### Study material

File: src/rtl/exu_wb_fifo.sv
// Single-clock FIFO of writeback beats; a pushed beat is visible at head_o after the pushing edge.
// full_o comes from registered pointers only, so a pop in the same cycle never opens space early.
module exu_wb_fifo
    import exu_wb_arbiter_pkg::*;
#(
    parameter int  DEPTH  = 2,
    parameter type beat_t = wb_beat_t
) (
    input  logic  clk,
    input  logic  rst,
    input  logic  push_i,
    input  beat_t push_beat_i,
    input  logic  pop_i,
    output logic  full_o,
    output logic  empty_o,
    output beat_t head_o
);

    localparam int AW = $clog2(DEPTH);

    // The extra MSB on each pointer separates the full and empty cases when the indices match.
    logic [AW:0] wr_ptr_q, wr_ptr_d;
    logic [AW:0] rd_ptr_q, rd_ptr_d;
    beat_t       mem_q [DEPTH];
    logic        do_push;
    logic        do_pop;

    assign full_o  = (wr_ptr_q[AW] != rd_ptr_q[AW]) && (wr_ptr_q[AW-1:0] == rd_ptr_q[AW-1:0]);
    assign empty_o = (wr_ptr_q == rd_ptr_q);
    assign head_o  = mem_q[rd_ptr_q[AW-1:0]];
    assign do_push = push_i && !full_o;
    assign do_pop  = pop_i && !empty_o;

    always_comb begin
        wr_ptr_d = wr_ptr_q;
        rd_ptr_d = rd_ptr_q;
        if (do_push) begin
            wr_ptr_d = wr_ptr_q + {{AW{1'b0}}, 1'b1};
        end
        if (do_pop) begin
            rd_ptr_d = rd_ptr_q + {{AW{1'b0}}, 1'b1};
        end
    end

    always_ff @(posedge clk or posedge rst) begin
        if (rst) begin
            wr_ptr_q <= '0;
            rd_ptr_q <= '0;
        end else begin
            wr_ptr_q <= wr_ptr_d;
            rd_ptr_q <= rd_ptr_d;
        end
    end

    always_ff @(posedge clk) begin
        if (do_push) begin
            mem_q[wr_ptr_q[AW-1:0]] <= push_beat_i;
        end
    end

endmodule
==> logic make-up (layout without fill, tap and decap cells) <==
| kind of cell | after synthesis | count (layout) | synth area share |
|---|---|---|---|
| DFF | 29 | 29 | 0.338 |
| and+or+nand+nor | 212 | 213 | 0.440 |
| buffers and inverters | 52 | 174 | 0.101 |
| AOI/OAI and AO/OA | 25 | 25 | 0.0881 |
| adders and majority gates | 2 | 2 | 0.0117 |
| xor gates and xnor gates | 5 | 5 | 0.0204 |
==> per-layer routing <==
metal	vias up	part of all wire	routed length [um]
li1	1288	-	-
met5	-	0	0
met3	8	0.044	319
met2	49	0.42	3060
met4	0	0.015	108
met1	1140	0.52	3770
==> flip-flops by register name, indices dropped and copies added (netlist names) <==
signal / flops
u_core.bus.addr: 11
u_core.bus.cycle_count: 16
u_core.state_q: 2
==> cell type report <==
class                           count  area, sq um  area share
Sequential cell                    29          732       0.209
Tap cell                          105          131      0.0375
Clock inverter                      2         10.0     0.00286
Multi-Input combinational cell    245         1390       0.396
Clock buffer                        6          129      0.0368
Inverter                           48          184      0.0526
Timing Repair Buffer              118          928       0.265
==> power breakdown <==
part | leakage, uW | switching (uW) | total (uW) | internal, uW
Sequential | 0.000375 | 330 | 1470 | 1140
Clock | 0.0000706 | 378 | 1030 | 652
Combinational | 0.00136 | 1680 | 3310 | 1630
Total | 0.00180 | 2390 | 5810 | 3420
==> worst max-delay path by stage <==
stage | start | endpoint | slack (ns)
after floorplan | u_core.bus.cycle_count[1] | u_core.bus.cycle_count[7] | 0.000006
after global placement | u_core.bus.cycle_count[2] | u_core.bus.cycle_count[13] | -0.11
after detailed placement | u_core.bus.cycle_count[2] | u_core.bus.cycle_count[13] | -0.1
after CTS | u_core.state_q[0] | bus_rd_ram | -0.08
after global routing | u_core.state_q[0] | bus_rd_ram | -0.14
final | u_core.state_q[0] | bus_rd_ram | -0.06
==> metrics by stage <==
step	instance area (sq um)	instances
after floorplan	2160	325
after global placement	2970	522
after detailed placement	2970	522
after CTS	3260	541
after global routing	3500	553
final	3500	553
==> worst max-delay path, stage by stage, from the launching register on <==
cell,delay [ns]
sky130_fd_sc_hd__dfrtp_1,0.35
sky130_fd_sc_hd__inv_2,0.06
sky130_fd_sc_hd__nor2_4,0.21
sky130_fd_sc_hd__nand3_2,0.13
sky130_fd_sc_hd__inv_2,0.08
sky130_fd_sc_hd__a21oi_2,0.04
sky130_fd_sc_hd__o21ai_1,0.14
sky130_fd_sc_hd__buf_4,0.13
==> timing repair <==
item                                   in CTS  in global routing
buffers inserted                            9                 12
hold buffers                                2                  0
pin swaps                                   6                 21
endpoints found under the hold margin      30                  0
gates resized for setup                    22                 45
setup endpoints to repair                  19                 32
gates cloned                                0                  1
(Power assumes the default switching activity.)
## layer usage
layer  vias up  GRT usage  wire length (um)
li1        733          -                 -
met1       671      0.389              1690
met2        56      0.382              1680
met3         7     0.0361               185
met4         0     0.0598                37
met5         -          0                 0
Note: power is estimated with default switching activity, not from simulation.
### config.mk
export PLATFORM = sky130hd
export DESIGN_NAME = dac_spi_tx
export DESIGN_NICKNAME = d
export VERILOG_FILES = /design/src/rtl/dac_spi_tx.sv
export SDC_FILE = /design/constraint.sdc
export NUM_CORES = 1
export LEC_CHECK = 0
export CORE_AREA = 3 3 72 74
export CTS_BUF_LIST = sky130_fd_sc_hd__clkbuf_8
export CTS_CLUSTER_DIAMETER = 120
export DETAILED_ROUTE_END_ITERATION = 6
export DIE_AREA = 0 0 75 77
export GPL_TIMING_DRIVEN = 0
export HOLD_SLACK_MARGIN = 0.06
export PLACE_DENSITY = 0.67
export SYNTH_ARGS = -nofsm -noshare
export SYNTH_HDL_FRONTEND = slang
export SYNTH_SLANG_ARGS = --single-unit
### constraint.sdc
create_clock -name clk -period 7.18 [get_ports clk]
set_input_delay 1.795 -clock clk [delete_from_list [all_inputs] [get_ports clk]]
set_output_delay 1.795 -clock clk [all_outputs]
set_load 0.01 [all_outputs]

######

▸ **Directions for this task**: Every line above from the line with "logic make-up (layout" to the line with "max-delay path by", both included, must be reproduced exactly, and no other line may appear.

▸ **Result**:
==> logic make-up (layout without fill, tap and decap cells) <==
| kind of cell | after synthesis | count (layout) | synth area share |
|---|---|---|---|
| DFF | 29 | 29 | 0.338 |
| and+or+nand+nor | 212 | 213 | 0.440 |
| buffers and inverters | 52 | 174 | 0.101 |
| AOI/OAI and AO/OA | 25 | 25 | 0.0881 |
| adders and majority gates | 2 | 2 | 0.0117 |
| xor gates and xnor gates | 5 | 5 | 0.0204 |
==> per-layer routing <==
metal	vias up	part of all wire	routed length [um]
li1	1288	-	-
met5	-	0	0
met3	8	0.044	319
met2	49	0.42	3060
met4	0	0.015	108
met1	1140	0.52	3770
==> flip-flops by register name, indices dropped and copies added (netlist names) <==
signal / flops
u_core.bus.addr: 11
u_core.bus.cycle_count: 16
u_core.state_q: 2
==> cell type report <==
class                           count  area, sq um  area share
Sequential cell                    29          732       0.209
Tap cell                          105          131      0.0375
Clock inverter                      2         10.0     0.00286
Multi-Input combinational cell    245         1390       0.396
Clock buffer                        6          129      0.0368
Inverter                           48          184      0.0526
Timing Repair Buffer              118          928       0.265
==> power breakdown <==
part | leakage, uW | switching (uW) | total (uW) | internal, uW
Sequential | 0.000375 | 330 | 1470 | 1140
Clock | 0.0000706 | 378 | 1030 | 652
Combinational | 0.00136 | 1680 | 3310 | 1630
Total | 0.00180 | 2390 | 5810 | 3420
==> worst max-delay path by stage <==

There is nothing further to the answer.